**ACTION ITEM:** Your answer should consist only of the lines below from the one with "syn_avg_cell_area_um2 8.301 \" through the one with "x nor2_1, 5", copied exactly.

**DATA RECORDS:**
$ cat src/design/slit_pkg.sv
// ----------------------------------------------------------------------------
// slit_pkg: shared types and constants for the speed limit interval table
// Sizes, request codes, controller states and the ctrl/datapath bundles.
// ----------------------------------------------------------------------------
package slit_pkg;

	localparam int MaxIntervals = 32;
	localparam int IdxW = $clog2(MaxIntervals);
	localparam int CntW = $clog2(MaxIntervals + 1);
	localparam int PieceCap = 3 * MaxIntervals + 1;
	localparam int PcW = $clog2(PieceCap + 1);
	localparam int PosW = 32;
	localparam int LimW = 16;
	localparam int OutCntW = 6;

	localparam logic REQ_INSERT = 1'b0;
	localparam logic REQ_LOOKUP = 1'b1;

	typedef enum logic [2:0] {
		ST_IDLE,
		ST_LOOK,
		ST_WALK,
		ST_TAIL,
		ST_SORT,
		ST_COPY,
		ST_DONE
	} state_t;

	typedef struct packed {
		logic load;      // latch request fields
		logic look_step; // examine entry idx
		logic walk_step; // split entry idx into pieces
		logic tail;      // emit final new-range piece
		logic sort_step; // one insertion-sort step
		logic copy_step; // write scratch back to table
		logic commit;    // set count from piece count
		logic fin;       // latch the result word
	} cmd_t;

	typedef struct packed {
		logic req_type;
		logic idx_last;   // idx reached count
		logic look_hit;
		logic sort_done;
		logic copy_done;
		logic over;       // pieces exceed capacity
	} sts_t;

endpackage

$ cat src/design/slit_ctrl.sv
// ----------------------------------------------------------------------------
// slit_ctrl: sequencer of the interval table
// Steps lookup scans, merge walks, the sort and the write-back.
// ----------------------------------------------------------------------------
module slit_ctrl (
	input  logic          clk,
	input  logic          arst_n,
	input  logic          in_valid,
	output logic          in_ready,
	output logic          out_valid,
	input  logic          out_ready,
	input  slit_pkg::sts_t sts,
	output slit_pkg::cmd_t cmd
);
	import slit_pkg::*;

	state_t state_q, state_d;
	logic   ov_q;

	always_ff @(posedge clk or negedge arst_n) begin
		if (!arst_n) begin
			state_q <= ST_IDLE;
			ov_q <= 1'b0;
		end else begin
			state_q <= state_d;
			if (cmd.fin)
				ov_q <= 1'b1;
			else if (ov_q && out_ready)
				ov_q <= 1'b0;
		end
	end

	assign out_valid = ov_q;

	always_comb begin
		state_d = state_q;
		cmd = '0;
		in_ready = 1'b0;
		case (state_q)
			ST_IDLE: begin
				in_ready = 1'b1;
				if (in_valid) begin
					cmd.load = 1'b1;
					state_d = ST_LOOK;
				end
			end
			ST_LOOK: begin
				// first cycle after load chooses the path
				if (sts.req_type == REQ_INSERT) begin
					state_d = ST_WALK;
				end else if (sts.idx_last || sts.look_hit) begin
					state_d = ST_DONE;
				end else begin
					cmd.look_step = 1'b1;
				end
			end
			ST_WALK: begin
				if (sts.idx_last) begin
					state_d = ST_TAIL;
				end else begin
					cmd.walk_step = 1'b1;
				end
			end
			ST_TAIL: begin
				cmd.tail = 1'b1;
				state_d = ST_SORT;
			end
			ST_SORT: begin
				if (sts.over) begin
					state_d = ST_DONE;
				end else if (sts.sort_done) begin
					state_d = ST_COPY;
				end else begin
					cmd.sort_step = 1'b1;
				end
			end
			ST_COPY: begin
				if (sts.copy_done) begin
					cmd.commit = 1'b1;
					state_d = ST_DONE;
				end else begin
					cmd.copy_step = 1'b1;
				end
			end
			ST_DONE: begin
				// hold the finished word until the result register is free
				if (!ov_q || out_ready) begin
					cmd.fin = 1'b1;
					state_d = ST_IDLE;
				end
			end
			default: state_d = ST_IDLE;
		endcase
	end
endmodule

$ cat config.mk
export PLATFORM = sky130hd
export DESIGN_NAME = slit_ctrl
export DESIGN_NICKNAME = d
export VERILOG_FILES = /design/src/design/slit_pkg.sv /design/src/design/slit_ctrl.sv
export SDC_FILE = /design/constraint.sdc
export NUM_CORES = 1
export LEC_CHECK = 0
export ABC_AREA = 1
export BUFFER_PORTS_ARGS = -buffer_cell sky130_fd_sc_hd__buf_2
export CELL_PAD_IN_SITES_DETAIL_PLACEMENT = 1
export CELL_PAD_IN_SITES_GLOBAL_PLACEMENT = 2
export CORE_AREA = 2 2 49 51
export CTS_CLUSTER_DIAMETER = 100
export DETAILED_ROUTE_END_ITERATION = 10
export DIE_AREA = 0 0 51 53
export PLACE_DENSITY_LB_ADDON = 0.1
export SLEW_MARGIN = 20
export SYNTH_ARGS = -nofsm -noshare
export SYNTH_HDL_FRONTEND = slang
export SYNTH_SLANG_ARGS = --single-unit
$ cat constraint.sdc
create_clock -name clk -period 1.2 [get_ports clk]
set_input_delay 0.06 -clock clk [delete_from_list [all_inputs] [get_ports clk]]
set_output_delay 0.06 -clock clk [all_outputs]
set_load 0.02 [all_outputs]
# Word-level counts from Yosys, hierarchy flattened
# Index checks and enable logic that the tools add are counted.
[classes]
n_eq_ne = 12
n_mux = 28
n_reduce_logical = 7
[op_table]
columns = ["operator", "count"]
rows = [
  ["2-to-1 mux 3 bit", 8],
  ["case mux 3 bit (7 select lines)", 1],
  ["2-to-1 mux 1 bit", 18],
  ["equality test 3 bit (second input constant)", 3],
  ["!= test 2 bit (second input constant)", 4],
  ["equality test 3 x 2 -> 1 bit (second input constant)", 2],
  ["!= test 3 bit (second input constant)", 2],
  ["AND reduction 6 bit", 1],
  ["equality test 3 x 1 -> 1 bit (second input constant)", 1],
  ["logical NOT 3 bit", 1],
  ["logical OR 1 bit", 2],
  ["2-to-1 mux 2 bit", 1],
  ["nonzero test 2 bit", 1],
  ["logical AND 1 bit", 1],
  ["logical NOT 1 bit", 1],
]
[word_totals]
regBits = 4
input_bits = 10
word_cells = 49

# Logic depth before layout (Yosys ltp)
# Gate-level depths: netlist (run 1).
[depth]
ltp_word = 5
depth_mapped = 9

# Worst setup path after synthesis (run 1)
# Ideal clock, no wire load.
[synth_path]
kind = "register to register"
from = "reg state_q[0]"
to = "reg state_q[0]"
setup_time_ns = 0.116
arrival_ns = 1.221
required_ns = 1.084
path_slack_ns = -0.138
stages_incl_launch_ff = 8
period_less_slack_ns = 1.338
path_cell_list = "dfrtp_1 -> buf_6 -> nor2_2 -> nand2_1 -> nor2_1 -> nor2_2 -> nand3_1 -> nand2_1"
[synth_between]
elab_chain_len = 3
[synth_lines]
columns = ["element", "line_no", "source"]
rows = [
  ["from (decl)", "slit_ctrl.sv:17", "state_t state_q, state_d;"],
  ["from (signal assigned)", "slit_ctrl.sv:25", "state_q <= state_d;"],
  ["equality test 3 x 1 -> 1 bit (tied with other cells)", "slit_ctrl.sv:39", "case (state_q)"],
  ["!= test 3 bit (no source line) or != test 2 bit (tied branches)", "-", ""],
  ["AND reduction 6 bit (no source line)", "-", ""],
]
# Several ways; a longest one is shown, not always the timed one.
# A chain may end at the register's enable or synchronous reset.

==> flow_metrics.tcl, run 1 <==
set metrics [dict create \
    outcome "complete, but fails checks" \
    violated_checks "negative setup slack" \
    final_setup_violations 12 \
    startpoint_type "flop" \
    rows 17 \
    cts_tree "done" \
    rsz0062_at_grt "true" \
    worst_slack_ps -115.2 \
    clockRootBuffer "clkbuf_4" \
    die_area_um2 2703 \
    drt_pre_antenna_iters 2 \
    cp_data_arrival_time_ps 1260 \
    multi_input_comb_area_um2 281.5 \
    detail_route.wl_per_cell_um 10.23 \
    core_um2 2148 \
    drcViolationCount 0 \
    synth.cell_area_um2 379.1 \
    timing.fmax_ghz 0.7603 \
    finalClockSkew_ps 0.4568 \
    initial_antenna_violation_count 0 \
    gpl.final_weighted_congestion 0.7048 \
    ir_drop_uv 781.7 \
    finalHoldViolations 0 \
    synth_warn 0 \
    flow.area_growth_from_synthesis_pct 108.6 \
    io-pin-count 20 \
    cts-root-to-sink-buffers 2 \
    crit_fanout 6 \
    timing_worst_slew_pin_value_ps 232.5 \
    synth_seq_cells 4 \
    maxCapViolations 0 \
    final.hold.worst_slack_ps 29.35 \
    antennaDiodeCount 0 \
    cts.reportedPaths.clkPinSlew_ps 40 \
    floorplan.initialDensity 0.1765 \
    timing.final.crit_period_ps 1315 \
    detailed_place_hpwl_um 974.4 \
    syn_avg_cell_area_um2 6.215 \
    worst_setup_path_end_kind "primary output" \
    final_common_cell "buf_4" \
    worstSkewPairLatency_ps 240 \
    vias_per_cell 4.047 \
    ant_nets 0 \
    vias 518 \
    final_layout_size_suffix_gt1_frac 0.6500 \
    cts_sinks 4 \
    seq_area_um2 103.9 \
    globalRouteOverflowTotal 0 \
    timing.setup.tns_ps -659.3 \
    initialDrtViolationCount 2 \
    height_of_the_die_um 53 \
    input_output_buffers 19 \
    pre_cts_ws_ps -55.81 \
    vias_in_the_first_global_route 539 \
    postSynthCellCount 61 \
    ys_seq_area_frac 0.2640 \
    routed_wl_um 1310 \
    criticalPathCategory "flop to primary output" \
    final_net_count 112 \
    grtUsageTotal 0.1068 \
    slew-limit-headroom 0.8434 \
    slew_viol_final 0 \
    final.fill_count 272 \
    dieWidth_um 51 \
    worst_min_delay_path_category "input pin to flop" \
    syn_nets 71 \
    most_frequent_cells_in_the_layout "17 x buf_4, 11 x nand2_1, 10 x buf_2, 10 x buf_6, 8 x inv_1" \
    wire_length_of_the_first_global_routing_pass_um 2214 \
    yosys.cell_types.count 17 \
    cts-buffers-inserted 3 \
    cts_htree_levels 1 \
    worstHoldPathCells 2 \
    ff2ff_path_depth 9 \
    post_route_fraction_of_the_period_consumed_by_the_critical_path 1.096 \
    grt_start_max_net_pins 9 \
    critPathRequiredTime_ps 1140 \
    power.static_leakage_nw 0.4141 \
    cellPowerDensity_nw_per_um2 2450 \
]
## power breakdown
part	internal (mW)	switching, mW	total [mW]
Sequential	0.217	0.131	0.348
Combinational	0.720	0.699	1.42
Clock	0.112	0.0590	0.171
## worst paths after layout
path / start / endpoint / slack [ps]
setup reg to reg: state_q[2]$_DFFE_PN0P_ / state_q[0]$_DFFE_PN0P_ / -60
setup / recovery: state_q[1]$_DFFE_PN0P_ / cmd[1] / -120
min in group asynchronous: arst_n / state_q[2]$_DFFE_PN0P_ / 160
hold / removal: out_ready / out_valid$_DFFE_PN0P_ / 30
hold reg to reg: out_valid$_DFFE_PN0P_ / out_valid$_DFFE_PN0P_ / 550
max in group asynchronous: arst_n / state_q[1]$_DFFE_PN0P_ / 900
## registers in the layout (all words and copies together), names as in the netlist
name       count
out_valid      1
state_q        3
## cells in the mapped netlist
cell | n | area [um^2]
nand3_1 | 6 | 30.03
or2_2 | 1 | 6.260
inv_1 | 11 | 41.29
nor2_2 | 4 | 25.02
buf_6 | 2 | 22.52
nor2_1 | 9 | 33.78
nand2_2 | 3 | 18.77
inv_2 | 1 | 3.750
nor4_1 | 1 | 6.260
o21ai_0 | 2 | 10.01
nor2_4 | 1 | 11.26
a21boi_0 | 1 | 7.510
and3_1 | 1 | 6.260
nand4_1 | 1 | 6.260
dfrtp_1 | 4 | 100.1
nor3_1 | 1 | 5.000
nand2_1 | 12 | 45.04
## worst max-delay path, stage by stage (launching register included)
cell	delay, ps
dfrtp_2	470
buf_6	150
nor4_4	230
buf_4	170
## area by class of cell
cell class / instances / share of cell area
well taps: 28 / 0.04430
inverters: 12 / 0.06013
multi-input cells: 43 / 0.3560
clock buffers: 3 / 0.02848
flip-flops and latches: 4 / 0.1313
repair buffers: 38 / 0.3797
## cells by family (layout without fill, tap and decap cells)
group / Yosys count / in the layout / synth area share
simple gates: 40 / 40 / 0.5116
buf+inv: 14 / 53 / 0.1782
flops: 4 / 4 / 0.2640
compound gates: 3 / 3 / 0.04621
## layer usage
layer,vias to the layer above,routed length [um],track usage
met5,-,0,0
met4,0,0,0.04054
met1,239,554,0.1261
met2,14,705,0.1970
met3,0,50,0.01130
li1,265,-,-
## per-stage QoR
step / utilization / power [mW] / cells / area (um^2)
2_1_floorplan: - / 0.9478 / 61 / 400.4
3_3_place_gp: 0.2644 / 1.265 / 114 / 568.0
3_5_place_dp: 0.2644 / 1.252 / 114 / 568.0
4_1_cts: 0.3425 / 1.807 / 127 / 735.7
5_1_grt: 0.3681 / 2.120 / 128 / 790.8
6_report: 0.3681 / 1.937 / 128 / 790.8
## what timing repair did
item,4_1_cts,5_1_grt
resized for setup,24,14
hold endpoints to repair,4,0
setup endpoints to repair,12,12
hold buffers,1,0
pin swaps,5,3
setup buffers,9,1
Power figures use the tool's default switching activity.
==> inputs of run 2 (changes only) <==
Settings changed: ABC_AREA 1 to default, CORE_AREA 2 2 49 51 to 2 2 47 49, DIE_AREA 0 0 51 53 to 0 0 49 51.
==> run 2 against run 1 <==
  * The run still ends with negative setup slack left
  * Via count decreased by 20%
  * Sequential power is 21% lower
  * Die area shrank 7.5%
  * Power fell by 19%
  * Cell area shrank 18%
  * Sequential share of layout area rose by 2.6 points
==> flow_metrics.tcl, run 2 <==
set metrics [dict create \
    final.fill_count 254 \
    final_common_cell "buf_4" \
    reg_to_reg_critical_path_startpoint "state_q[1]$_DFFE_PN0P_" \
    cellPowerDensity_nw_per_um2 2400 \
    synth_top_flop_cell "dfrtp_1" \
    final.hold.worst_slack_ps 157.6 \
    vias 413 \
    critPathRequiredTime_ps 1320 \
    most_frequent_cells_in_the_layout "11 x buf_4, 10 x buf_2, 8 x buf_6, 5 x nor2_1, 4 x o21ai_0" \
    drt_pre_antenna_iters 4 \
    worst_slack_ps -235.9 \
    io-pin-count 20 \
    worst_setup_path_end_kind "flop" \
    syn_avg_cell_area_um2 8.301 \
    pre_cts_ws_ps -203.2 \
    cpMaxStageDelayCell "dfrtp_2" \
    p_sw_frac 0.4231 \
    cts.reportedPaths.clkPinSlew_ps 40 \
    synthDominantCellAreaShare 0.2941 \
    globalRouteOverflowTotal 0 \
    syn_nets 51 \
    synth-edff-count 0 \
    wire_length_of_the_first_global_routing_pass_um 2007 \
    vias_per_cell 4.089 \
    final_layout_size_suffix_gt1_frac 0.6301 \
    maxCapViolations 0 \
    path_cells "nor4_1, and3_2, nand3b_4, mux2_4" \
    slew_viol_final 0 \
    ir_drop_uv 671.9 \
    cts_sinks 4 \
    registers.top_by_ff_count "state_q" \
    synth_seq_cells 4 \
    grt_start_max_net_pins 9 \
    finalHoldViolations 0 \
    cts_htree_levels 1 \
    layout_utilization 0.3159 \
    antennaDiodeCount 0 \
    rows 17 \
    synth.cell_area_um2 340.3 \
    clockRootBuffer "clkbuf_4" \
    power.share.combinational 0.704 \
    worst_min_delay_path_category "input pin to async pin" \
    ant_nets 0 \
    path_delay_family "simple AND/OR/NAND/NOR gates" \
    vias_in_the_first_global_route 451 \
    critPathBufInv 0 \
    ys_seq_area_frac 0.2941 \
    timing.final.crit_period_ps 1436 \
    largest_register_ff_count 3 \
    timing_worst_slew_pin_value_ps 321.4 \
    timing.fmax_ghz 0.6964 \
    die_area_um2 2499 \
    synth_top_cells_by_count "5 x nor2_1, 5 x o21ai_0, 4 x dfrtp_1, 3 x nor3_1" \
    max_stage_delay_ps 410 \
    net-switching-power_mw 0.6620 \
    rsz0062_at_grt "true" \
    asyncSetResetFlopFracSynth 1.000 \
    cts-buffers-inserted 3 \
    drcViolationCount 0 \
    gpl.final_weighted_congestion 0.6831 \
    violated_checks "negative setup slack" \
    worst-r2r-setup-slack_ps -240 \
    synth_area_leader_cell "dfrtp_1" \
    cts_tree "done" \
    cts-root-to-sink-buffers 2 \
    ff2ff_path_depth 4 \
    finalClockSkew_ps 4.703 \
    detailed_place_hpwl_um 906.8 \
    share_seq_of_total_power 0.176 \
    detail_route.wl_per_cell_um 11.40 \
    number_of_standard_cells_in_the_final_layout_excluding_fillers 101 \
    worstSkewPairLatency_ps 240 \
    yosys.cell_types.count 23 \
    outcome "complete, but fails checks" \
    clkPwrFrac 0.120 \
    power.static_leakage_nw 0.3198 \
    timing.setup.tns_ps -2006 \
    routed_wl_um 1151 \
    startpoint_type "flop" \
    input_output_buffers 19 \
    critical_path.reg2reg.endpoint "state_q[0]$_DFFE_PN0P_" \
    initial_antenna_violation_count 0 \
    cp_data_arrival_time_ps 1550 \
    grtUsageTotal 0.1087 \
    final_setup_violations 12 \
    post_route_fraction_of_the_period_consumed_by_the_critical_path 1.197 \
    dp.cells 95 \
    synth_warn 0 \
    postSynthCellCount 41 \
    crit_fanout 2 \
    cellInternalPower_mw 0.9027 \
    floorplan.initialDensity 0.1649 \
    netlist_top_cells_area "dfrtp_1 29%, o21ai_0 7.4%, nand3b_4 5.9%" \
    final_net_count 84 \
    slew-limit-headroom 0.7841 \
    dieWidth_um 49 \
    height_of_the_die_um 51 \
    initialDrtViolationCount 8 \
    criticalPathCategory "flop to flop" \
    flow.area_growth_from_synthesis_pct 91.54 \
    core_um2 2063 \
]
-- run 2: worst register-to-register path, delay by kind of cell (launching register included) --
family	cells	cell delay, ps
simple gates	3	610
flops	1	410
mux	1	290
-- run 2: through the flow --
step	total power [mW]	instance area, um^2
after detailed placement	1.187	536.8
final	1.565	651.9
after floorplan	0.8460	357.8
after global routing	1.716	651.9
after global placement	1.199	536.8
after CTS	1.573	648.1
-- run 2: kinds of logic after synthesis --
group,synth area share
simple gates,0.4228
compound gates,0.1618
flops,0.2941
buf+inv,0.07722
mux,0.04410
-- run 2: area by class of cell --
| type | instances | area (um^2) | share of cell area |
|---|---|---|---|
| sequential | 4 | 102.6 | 0.1574 |
| multi-input combinational | 33 | 247.7 | 0.3800 |
| clock buffer | 4 | 26.28 | 0.04031 |
| timing repair buffer | 30 | 232.7 | 0.3570 |
| tap | 28 | 35.03 | 0.05374 |
| inverter | 2 | 7.507 | 0.01152 |
-- run 2: repair_timing --
item / CTS / global route
buffers inserted: 1 / 0
gates cloned: 0 / 0
hold endpoints to repair: 4 / 0
hold buffers: 1 / 0
resized for setup: 22 / 2
pin swaps: 4 / 1
endpoints found under the setup margin: 12 / 13
-- run 2: worst max-delay path by stage --
stage | end | cells after the start | from | slack (ps)
2_1_floorplan | state_q[0]$_DFFE_PN0P_ | 4 | state_q[1]$_DFFE_PN0P_ | -310
3_3_place_gp | state_q[0]$_DFFE_PN0P_ | 4 | state_q[1]$_DFFE_PN0P_ | -240
3_5_place_dp | state_q[0]$_DFFE_PN0P_ | 4 | state_q[1]$_DFFE_PN0P_ | -200
4_1_cts | cmd[5] | 4 | state_q[0]$_DFFE_PN0P_ | -240
5_1_grt | cmd[2] | 6 | state_q[1]$_DFFE_PN0P_ | -310
6_report | state_q[0]$_DFFE_PN0P_ | 4 | state_q[1]$_DFFE_PN0P_ | -240
-- run 2: power by group through the flow --
stage	registers (mW)	logic [mW]	clock network, mW
6_report	0.276	1.10	0.187
5_1_grt	0.292	1.21	0.213
4_1_cts	0.278	1.09	0.204
3_5_place_dp	0.268	0.919	0
3_3_place_gp	0.268	0.931	0
2_1_floorplan	0.285	0.561	0
-- run 2: per-layer routing --
| metal | track usage | part of all wire |
|---|---|---|
| met1 | 0.1342 | 0.45 |
| met2 | 0.1826 | 0.50 |
| met3 | 0.008772 | 0.045 |
| met4 | 0.07143 | 0 |
| met5 | 0 | 0 |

**OUTPUT OF THE TASK:**
    syn_avg_cell_area_um2 8.301 \
    pre_cts_ws_ps -203.2 \
    cpMaxStageDelayCell "dfrtp_2" \
    p_sw_frac 0.4231 \
    cts.reportedPaths.clkPinSlew_ps 40 \
    synthDominantCellAreaShare 0.2941 \
    globalRouteOverflowTotal 0 \
    syn_nets 51 \
    synth-edff-count 0 \
    wire_length_of_the_first_global_routing_pass_um 2007 \
    vias_per_cell 4.089 \
    final_layout_size_suffix_gt1_frac 0.6301 \
    maxCapViolations 0 \
    path_cells "nor4_1, and3_2, nand3b_4, mux2_4" \
    slew_viol_final 0 \
    ir_drop_uv 671.9 \
    cts_sinks 4 \
    registers.top_by_ff_count "state_q" \
    synth_seq_cells 4 \
    grt_start_max_net_pins 9 \
    finalHoldViolations 0 \
    cts_htree_levels 1 \
    layout_utilization 0.3159 \
    antennaDiodeCount 0 \
    rows 17 \
    synth.cell_area_um2 340.3 \
    clockRootBuffer "clkbuf_4" \
    power.share.combinational 0.704 \
    worst_min_delay_path_category "input pin to async pin" \
    ant_nets 0 \
    path_delay_family "simple AND/OR/NAND/NOR gates" \
    vias_in_the_first_global_route 451 \
    critPathBufInv 0 \
    ys_seq_area_frac 0.2941 \
    timing.final.crit_period_ps 1436 \
    largest_register_ff_count 3 \
    timing_worst_slew_pin_value_ps 321.4 \
    timing.fmax_ghz 0.6964 \
    die_area_um2 2499 \
    synth_top_cells_by_count "5 x nor2_1, 5 x o21ai_0, 4 x dfrtp_1, 3 x nor3_1" \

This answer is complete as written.